> [Requirement] Down to the last character, write out the records below.
'''
`src/rtl/wb_sdram_arbiter_pkg.sv`:
```
// Shared types and constants for the Wishbone SDRAM-port arbiter.
package wb_arb_pkg;

    localparam int unsigned MAX_M = 8;

    localparam logic [2:0] CTI_CLASSIC = 3'b000;
    localparam logic [2:0] CTI_INCR    = 3'b010;
    localparam logic [2:0] CTI_EOB     = 3'b111;

    typedef enum logic [1:0] {
        IDLE,
        GRANT,
        ERR_WAIT
    } arb_state_e;

endpackage

```
`src/rtl/wb_sdram_arbiter_picker.sv`:
```
// Combinational round-robin picker: first requester at or after ptr, wrapping.
module rr_priority_picker #(
    parameter int unsigned NUM_M = 2,
    parameter int unsigned PW    = 1
) (
    input  logic [NUM_M-1:0] req,
    input  logic [PW-1:0]    ptr,
    output logic [NUM_M-1:0] winner,
    output logic             valid
);

    // Offsets are walked in priority order; the inner loop keeps every index constant.
    always_comb begin
        winner = '0;
        valid  = 1'b0;
        for (int unsigned i = 0; i < NUM_M; i++) begin
            for (int unsigned j = 0; j < NUM_M; j++) begin
                if (!valid && req[j] && (((32'(ptr) + i) % NUM_M) == j)) begin
                    winner[j] = 1'b1;
                    valid     = 1'b1;
                end
            end
        end
    end

endmodule

```
`src/rtl/wb_sdram_arbiter.sv`:
```
// Round-robin Wishbone B3 arbiter in front of the SDRAM controller slave port.
// Optional stall watchdog compiled in with `define WB_ARB_WATCHDOG_EN.
module wb_sdram_arbiter
    import wb_arb_pkg::*;
#(
    parameter int unsigned NUM_M   = 2,
    parameter int unsigned AW      = 32,
    parameter int unsigned DW      = 32,
    parameter int unsigned TIMEOUT = 1024
) (
    input  logic                    wb_clk_i,
    input  logic                    wb_rst_i,
    input  logic [NUM_M-1:0]        m_cyc_i,
    input  logic [NUM_M-1:0]        m_stb_i,
    input  logic [NUM_M-1:0]        m_we_i,
    input  logic [NUM_M*AW-1:0]     m_addr_i,
    input  logic [NUM_M*DW-1:0]     m_dat_i,
    input  logic [NUM_M*DW/8-1:0]   m_sel_i,
    input  logic [NUM_M*3-1:0]      m_cti_i,
    output logic [DW-1:0]           m_dat_o,
    output logic [NUM_M-1:0]        m_ack_o,
    output logic [NUM_M-1:0]        m_err_o,
    output logic                    s_cyc_o,
    output logic                    s_stb_o,
    output logic                    s_we_o,
    output logic [AW-1:0]           s_addr_o,
    output logic [DW-1:0]           s_dat_o,
    output logic [DW/8-1:0]         s_sel_o,
    output logic [2:0]              s_cti_o,
    input  logic [DW-1:0]           s_dat_i,
    input  logic                    s_ack_i,
    output logic [NUM_M-1:0]        grant_o
);

    localparam int unsigned SW = DW / 8;
    localparam int unsigned PW = (NUM_M > 1) ? $clog2(NUM_M) : 1;

    if (NUM_M < 2 || NUM_M > MAX_M) begin : g_bad_num_m
        $error("wb_sdram_arbiter: NUM_M must be 2..8");
    end
    if (TIMEOUT < 2) begin : g_bad_timeout
        $error("wb_sdram_arbiter: TIMEOUT must be at least 2");
    end

    arb_state_e       state_q, state_d;
    logic [NUM_M-1:0] grant_q, grant_d;
    logic [PW-1:0]    ptr_q, ptr_d;
    logic [PW-1:0]    gidx;
    logic [PW-1:0]    ptr_next;
    logic [NUM_M-1:0] pick_winner;
    logic             pick_valid;
    logic             g_cyc;
    logic             g_stb;
    logic             stall_to;

`ifdef WB_ARB_WATCHDOG_EN
    localparam int unsigned CW = $clog2(TIMEOUT) + 1;
    logic [CW-1:0] wd_q, wd_d;
`endif

    rr_priority_picker #(
        .NUM_M (NUM_M),
        .PW    (PW)
    ) u_picker (
        .req    (m_cyc_i),
        .ptr    (ptr_q),
        .winner (pick_winner),
        .valid  (pick_valid)
    );

    always_comb begin
        gidx = '0;
        for (int unsigned i = 0; i < NUM_M; i++) begin
            if (grant_q[i]) begin
                gidx = PW'(i);
            end
        end
    end

    assign g_cyc    = m_cyc_i[gidx];
    assign g_stb    = m_stb_i[gidx];
    assign ptr_next = (gidx == PW'(NUM_M - 1)) ? '0 : gidx + 1'b1;

    always_comb begin
        state_d  = state_q;
        grant_d  = grant_q;
        ptr_d    = ptr_q;
        stall_to = 1'b0;
`ifdef WB_ARB_WATCHDOG_EN
        wd_d     = wd_q;
`endif
        case (state_q)
            IDLE: begin
                if (pick_valid) begin
                    grant_d = pick_winner;
                    state_d = GRANT;
`ifdef WB_ARB_WATCHDOG_EN
                    wd_d    = '0;
`endif
                end
            end
            GRANT: begin
                if (!g_cyc) begin
                    state_d = IDLE;
                    grant_d = '0;
                    ptr_d   = ptr_next;
                end
`ifdef WB_ARB_WATCHDOG_EN
                else if (g_stb && !s_ack_i && (wd_q == CW'(TIMEOUT - 1))) begin
                    stall_to = 1'b1;
                    state_d  = ERR_WAIT;
                end else if (s_ack_i) begin
                    wd_d = '0;
                end else if (g_stb) begin
                    wd_d = wd_q + 1'b1;
                end
`endif
            end
`ifdef WB_ARB_WATCHDOG_EN
            ERR_WAIT: begin
                if (!g_cyc) begin
                    state_d = IDLE;
                    grant_d = '0;
                    ptr_d   = ptr_next;
                end
            end
`endif
            default: begin
                state_d = IDLE;
                grant_d = '0;
            end
        endcase
    end

    // Slave side is only driven while a grant is live; ERR_WAIT and IDLE park it at zero.
    always_comb begin
        s_cyc_o  = 1'b0;
        s_stb_o  = 1'b0;
        s_we_o   = 1'b0;
        s_addr_o = '0;
        s_dat_o  = '0;
        s_sel_o  = '0;
        s_cti_o  = '0;
        m_ack_o  = '0;
        m_err_o  = '0;
        if (state_q == GRANT) begin
            s_cyc_o       = g_cyc & ~stall_to;
            s_stb_o       = g_stb & ~stall_to;
            s_we_o        = m_we_i[gidx];
            s_addr_o      = m_addr_i[gidx*AW +: AW];
            s_dat_o       = m_dat_i[gidx*DW +: DW];
            s_sel_o       = m_sel_i[gidx*SW +: SW];
            s_cti_o       = m_cti_i[gidx*3 +: 3];
            m_ack_o[gidx] = s_ack_i;
            m_err_o[gidx] = stall_to;
        end
    end

    assign m_dat_o = s_dat_i;
    assign grant_o = grant_q;

    always_ff @(posedge wb_clk_i or posedge wb_rst_i) begin
        if (wb_rst_i) begin
            state_q <= IDLE;
            grant_q <= '0;
            ptr_q   <= '0;
`ifdef WB_ARB_WATCHDOG_EN
            wd_q    <= '0;
`endif
        end else begin
            state_q <= state_d;
            grant_q <= grant_d;
            ptr_q   <= ptr_d;
`ifdef WB_ARB_WATCHDOG_EN
            wd_q    <= wd_d;
`endif
        end
    end

endmodule

```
'''
> [Task response]
`src/rtl/wb_sdram_arbiter_pkg.sv`:
```
// Shared types and constants for the Wishbone SDRAM-port arbiter.
package wb_arb_pkg;

    localparam int unsigned MAX_M = 8;

    localparam logic [2:0] CTI_CLASSIC = 3'b000;
    localparam logic [2:0] CTI_INCR    = 3'b010;
    localparam logic [2:0] CTI_EOB     = 3'b111;

    typedef enum logic [1:0] {
        IDLE,
        GRANT,
        ERR_WAIT
    } arb_state_e;

endpackage

```
`src/rtl/wb_sdram_arbiter_picker.sv`:
```
// Combinational round-robin picker: first requester at or after ptr, wrapping.
module rr_priority_picker #(
    parameter int unsigned NUM_M = 2,
    parameter int unsigned PW    = 1
) (
    input  logic [NUM_M-1:0] req,
    input  logic [PW-1:0]    ptr,
    output logic [NUM_M-1:0] winner,
    output logic             valid
);

    // Offsets are walked in priority order; the inner loop keeps every index constant.
    always_comb begin
        winner = '0;
        valid  = 1'b0;
        for (int unsigned i = 0; i < NUM_M; i++) begin
            for (int unsigned j = 0; j < NUM_M; j++) begin
                if (!valid && req[j] && (((32'(ptr) + i) % NUM_M) == j)) begin
                    winner[j] = 1'b1;
                    valid     = 1'b1;
                end
            end
        end
    end

endmodule

```
`src/rtl/wb_sdram_arbiter.sv`:
```
// Round-robin Wishbone B3 arbiter in front of the SDRAM controller slave port.
// Optional stall watchdog compiled in with `define WB_ARB_WATCHDOG_EN.
module wb_sdram_arbiter
    import wb_arb_pkg::*;
#(
    parameter int unsigned NUM_M   = 2,
    parameter int unsigned AW      = 32,
    parameter int unsigned DW      = 32,
    parameter int unsigned TIMEOUT = 1024
) (
    input  logic                    wb_clk_i,
    input  logic                    wb_rst_i,
    input  logic [NUM_M-1:0]        m_cyc_i,
    input  logic [NUM_M-1:0]        m_stb_i,
    input  logic [NUM_M-1:0]        m_we_i,
    input  logic [NUM_M*AW-1:0]     m_addr_i,
    input  logic [NUM_M*DW-1:0]     m_dat_i,
    input  logic [NUM_M*DW/8-1:0]   m_sel_i,
    input  logic [NUM_M*3-1:0]      m_cti_i,
    output logic [DW-1:0]           m_dat_o,
    output logic [NUM_M-1:0]        m_ack_o,
    output logic [NUM_M-1:0]        m_err_o,
    output logic                    s_cyc_o,
    output logic                    s_stb_o,
    output logic                    s_we_o,
    output logic [AW-1:0]           s_addr_o,
    output logic [DW-1:0]           s_dat_o,
    output logic [DW/8-1:0]         s_sel_o,
    output logic [2:0]              s_cti_o,
    input  logic [DW-1:0]           s_dat_i,
    input  logic                    s_ack_i,
    output logic [NUM_M-1:0]        grant_o
);

    localparam int unsigned SW = DW / 8;
    localparam int unsigned PW = (NUM_M > 1) ? $clog2(NUM_M) : 1;

    if (NUM_M < 2 || NUM_M > MAX_M) begin : g_bad_num_m
        $error("wb_sdram_arbiter: NUM_M must be 2..8");
    end
    if (TIMEOUT < 2) begin : g_bad_timeout
        $error("wb_sdram_arbiter: TIMEOUT must be at least 2");
    end

    arb_state_e       state_q, state_d;
    logic [NUM_M-1:0] grant_q, grant_d;
    logic [PW-1:0]    ptr_q, ptr_d;
    logic [PW-1:0]    gidx;
    logic [PW-1:0]    ptr_next;
    logic [NUM_M-1:0] pick_winner;
    logic             pick_valid;
    logic             g_cyc;
    logic             g_stb;
    logic             stall_to;

`ifdef WB_ARB_WATCHDOG_EN
    localparam int unsigned CW = $clog2(TIMEOUT) + 1;
    logic [CW-1:0] wd_q, wd_d;
`endif

    rr_priority_picker #(
        .NUM_M (NUM_M),
        .PW    (PW)
    ) u_picker (
        .req    (m_cyc_i),
        .ptr    (ptr_q),
        .winner (pick_winner),
        .valid  (pick_valid)
    );

    always_comb begin
        gidx = '0;
        for (int unsigned i = 0; i < NUM_M; i++) begin
            if (grant_q[i]) begin
                gidx = PW'(i);
            end
        end
    end

    assign g_cyc    = m_cyc_i[gidx];
    assign g_stb    = m_stb_i[gidx];
    assign ptr_next = (gidx == PW'(NUM_M - 1)) ? '0 : gidx + 1'b1;

    always_comb begin
        state_d  = state_q;
        grant_d  = grant_q;
        ptr_d    = ptr_q;
        stall_to = 1'b0;
`ifdef WB_ARB_WATCHDOG_EN
        wd_d     = wd_q;
`endif
        case (state_q)
            IDLE: begin
                if (pick_valid) begin
                    grant_d = pick_winner;
                    state_d = GRANT;
`ifdef WB_ARB_WATCHDOG_EN
                    wd_d    = '0;
`endif
                end
            end
            GRANT: begin
                if (!g_cyc) begin
                    state_d = IDLE;
                    grant_d = '0;
                    ptr_d   = ptr_next;
                end
`ifdef WB_ARB_WATCHDOG_EN
                else if (g_stb && !s_ack_i && (wd_q == CW'(TIMEOUT - 1))) begin
                    stall_to = 1'b1;
                    state_d  = ERR_WAIT;
                end else if (s_ack_i) begin
                    wd_d = '0;
                end else if (g_stb) begin
                    wd_d = wd_q + 1'b1;
                end
`endif
            end
`ifdef WB_ARB_WATCHDOG_EN
            ERR_WAIT: begin
                if (!g_cyc) begin
                    state_d = IDLE;
                    grant_d = '0;
                    ptr_d   = ptr_next;
                end
            end
`endif
            default: begin
                state_d = IDLE;
                grant_d = '0;
            end
        endcase
    end

    // Slave side is only driven while a grant is live; ERR_WAIT and IDLE park it at zero.
    always_comb begin
        s_cyc_o  = 1'b0;
        s_stb_o  = 1'b0;
        s_we_o   = 1'b0;
        s_addr_o = '0;
        s_dat_o  = '0;
        s_sel_o  = '0;
        s_cti_o  = '0;
        m_ack_o  = '0;
        m_err_o  = '0;
        if (state_q == GRANT) begin
            s_cyc_o       = g_cyc & ~stall_to;
            s_stb_o       = g_stb & ~stall_to;
            s_we_o        = m_we_i[gidx];
            s_addr_o      = m_addr_i[gidx*AW +: AW];
            s_dat_o       = m_dat_i[gidx*DW +: DW];
            s_sel_o       = m_sel_i[gidx*SW +: SW];
            s_cti_o       = m_cti_i[gidx*3 +: 3];
            m_ack_o[gidx] = s_ack_i;
            m_err_o[gidx] = stall_to;
        end
    end

    assign m_dat_o = s_dat_i;
    assign grant_o = grant_q;

    always_ff @(posedge wb_clk_i or posedge wb_rst_i) begin
        if (wb_rst_i) begin
            state_q <= IDLE;
            grant_q <= '0;
            ptr_q   <= '0;
`ifdef WB_ARB_WATCHDOG_EN
            wd_q    <= '0;
`endif
        end else begin
            state_q <= state_d;
            grant_q <= grant_d;
            ptr_q   <= ptr_d;
`ifdef WB_ARB_WATCHDOG_EN
            wd_q    <= wd_d;
`endif
        end
    end

endmodule

```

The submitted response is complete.